Background: Autoantibodies against nicotinic acetylcholine receptor (nAChR) in myasthenia gravis (MG) patients are usually detected by radioimmunoprecipitation assays using extracted acetylcholine receptors labeled irreversibly with 125I-α-bungarotoxin (α-BuTx). To provide a nonradioactive immunoassay, we established an assay using nAChRs labeled with Eu3+-α-cobratoxin (α-CTx). Methods: We derivatized α-CTx with a diethylenetriaminepentaacetate moiety and formed a complex with Eu3+. The complex was purified by HPLC, and the fractions were tested for binding to Torpedo and human nAChRs. The most active fractions were used to label nAChRs for the immunoprecipitation assay, and the bound Eu3+ was quantified by time-resolved fluorescence.
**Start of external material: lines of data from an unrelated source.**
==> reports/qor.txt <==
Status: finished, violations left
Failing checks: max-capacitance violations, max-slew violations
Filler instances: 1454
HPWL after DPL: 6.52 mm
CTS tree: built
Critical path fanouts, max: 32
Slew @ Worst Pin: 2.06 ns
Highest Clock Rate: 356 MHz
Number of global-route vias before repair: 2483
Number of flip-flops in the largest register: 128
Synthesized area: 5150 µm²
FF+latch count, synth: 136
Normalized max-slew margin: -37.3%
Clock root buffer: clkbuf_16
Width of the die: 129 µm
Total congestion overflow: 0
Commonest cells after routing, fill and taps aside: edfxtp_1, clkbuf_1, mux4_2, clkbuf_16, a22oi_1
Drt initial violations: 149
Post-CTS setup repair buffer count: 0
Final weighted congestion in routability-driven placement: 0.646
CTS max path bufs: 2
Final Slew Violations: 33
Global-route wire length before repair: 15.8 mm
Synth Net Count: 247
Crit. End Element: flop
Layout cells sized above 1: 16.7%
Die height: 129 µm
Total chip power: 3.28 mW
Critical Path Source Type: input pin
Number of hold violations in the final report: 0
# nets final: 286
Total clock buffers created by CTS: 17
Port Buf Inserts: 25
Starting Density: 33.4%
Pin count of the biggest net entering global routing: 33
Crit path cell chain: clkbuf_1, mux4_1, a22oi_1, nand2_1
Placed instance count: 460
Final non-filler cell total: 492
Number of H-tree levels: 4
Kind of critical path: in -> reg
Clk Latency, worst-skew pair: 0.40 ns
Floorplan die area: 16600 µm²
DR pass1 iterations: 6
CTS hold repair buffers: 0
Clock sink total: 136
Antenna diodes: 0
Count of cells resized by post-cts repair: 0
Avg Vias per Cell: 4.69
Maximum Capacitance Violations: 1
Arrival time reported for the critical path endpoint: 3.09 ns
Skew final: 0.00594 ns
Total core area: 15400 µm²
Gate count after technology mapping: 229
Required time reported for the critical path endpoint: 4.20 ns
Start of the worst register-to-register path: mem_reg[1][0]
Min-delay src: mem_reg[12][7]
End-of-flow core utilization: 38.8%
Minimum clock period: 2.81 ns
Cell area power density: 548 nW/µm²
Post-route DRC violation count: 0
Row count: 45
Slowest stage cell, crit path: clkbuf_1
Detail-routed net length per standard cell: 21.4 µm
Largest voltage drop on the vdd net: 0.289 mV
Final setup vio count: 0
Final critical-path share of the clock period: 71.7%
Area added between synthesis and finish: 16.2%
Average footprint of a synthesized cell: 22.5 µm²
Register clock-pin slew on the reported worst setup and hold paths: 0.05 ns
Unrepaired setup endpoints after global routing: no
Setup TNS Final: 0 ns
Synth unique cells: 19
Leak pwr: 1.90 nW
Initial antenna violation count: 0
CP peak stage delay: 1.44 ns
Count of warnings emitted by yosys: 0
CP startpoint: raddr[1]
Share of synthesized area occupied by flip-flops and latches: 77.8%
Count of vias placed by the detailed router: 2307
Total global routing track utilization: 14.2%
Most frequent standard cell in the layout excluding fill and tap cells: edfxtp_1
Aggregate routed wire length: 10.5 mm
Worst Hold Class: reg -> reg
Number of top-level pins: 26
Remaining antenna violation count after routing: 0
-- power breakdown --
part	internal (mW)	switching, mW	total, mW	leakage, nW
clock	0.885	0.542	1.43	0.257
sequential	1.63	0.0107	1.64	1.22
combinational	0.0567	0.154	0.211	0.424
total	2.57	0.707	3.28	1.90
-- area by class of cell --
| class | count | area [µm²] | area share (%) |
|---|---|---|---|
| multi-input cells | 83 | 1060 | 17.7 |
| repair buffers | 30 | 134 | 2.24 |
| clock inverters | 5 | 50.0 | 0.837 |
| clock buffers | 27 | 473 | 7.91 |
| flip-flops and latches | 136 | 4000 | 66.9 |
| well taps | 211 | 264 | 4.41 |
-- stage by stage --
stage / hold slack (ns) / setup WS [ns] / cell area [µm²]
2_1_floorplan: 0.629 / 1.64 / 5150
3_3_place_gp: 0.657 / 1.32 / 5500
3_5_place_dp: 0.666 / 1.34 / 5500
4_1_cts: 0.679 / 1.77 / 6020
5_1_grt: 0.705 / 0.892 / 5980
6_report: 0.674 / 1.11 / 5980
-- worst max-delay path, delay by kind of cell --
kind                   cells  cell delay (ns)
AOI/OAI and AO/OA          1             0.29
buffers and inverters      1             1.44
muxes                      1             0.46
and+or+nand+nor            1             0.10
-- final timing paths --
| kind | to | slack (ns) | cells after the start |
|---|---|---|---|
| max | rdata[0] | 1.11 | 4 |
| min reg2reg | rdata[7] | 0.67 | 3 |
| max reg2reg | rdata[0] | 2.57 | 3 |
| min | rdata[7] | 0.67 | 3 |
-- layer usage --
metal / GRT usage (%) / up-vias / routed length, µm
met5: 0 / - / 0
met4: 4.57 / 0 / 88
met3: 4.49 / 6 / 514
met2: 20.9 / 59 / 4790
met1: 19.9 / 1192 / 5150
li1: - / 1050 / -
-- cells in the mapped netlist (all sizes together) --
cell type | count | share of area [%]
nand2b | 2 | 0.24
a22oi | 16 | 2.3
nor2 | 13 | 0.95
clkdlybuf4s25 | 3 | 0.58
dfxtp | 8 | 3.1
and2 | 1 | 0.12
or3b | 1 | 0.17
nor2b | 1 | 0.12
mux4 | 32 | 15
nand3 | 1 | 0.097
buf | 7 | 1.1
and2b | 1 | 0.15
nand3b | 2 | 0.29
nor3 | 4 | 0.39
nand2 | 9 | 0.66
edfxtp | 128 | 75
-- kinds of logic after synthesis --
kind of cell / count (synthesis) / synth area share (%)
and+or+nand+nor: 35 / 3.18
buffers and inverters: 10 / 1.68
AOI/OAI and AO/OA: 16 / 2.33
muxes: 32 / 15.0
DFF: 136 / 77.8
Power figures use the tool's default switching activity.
Results: Eu3+-labeled α-CTx competed with 125I-α-BuTx for binding to Torpedo nAChRs and saturated the binding sites of human nAChRs, with a Kd of 7.2 × 10−9 mol/L. Results of the immunoassay performed with Eu3+-labeled α-CTx were similar to those obtained with 125I-α-BuTx, with a slightly higher limit of detection [0.3 nmol/L (n = 6) vs ∼0.1 nmol/L for isotopic assay]. None of 34 negative sera tested (16 healthy controls, 10 patients with nonmyasthenia-related disease, 8 patients seronegative for MG) gave a value >0.3 nmol/L. Of the 35 positive myasthenic sera (with antibody values, previously determined by isotopic assay, of 0.4–1290 nmol/L) compared in the two assays, 32 tested positive with the Eu3+ assay. Linear regression analysis yielded the equation: y = 1.035x − 0.013 nmol/L; Sy|x = 0.172 nmol/L; r2 = 0.977. Conclusions: The new time-resolved fluorescence method for quantification of antibodies to nAChRs in MG patients provides a performance similar to that of the widely used isotopic assay and could be used in laboratories with restricted use of isotopes.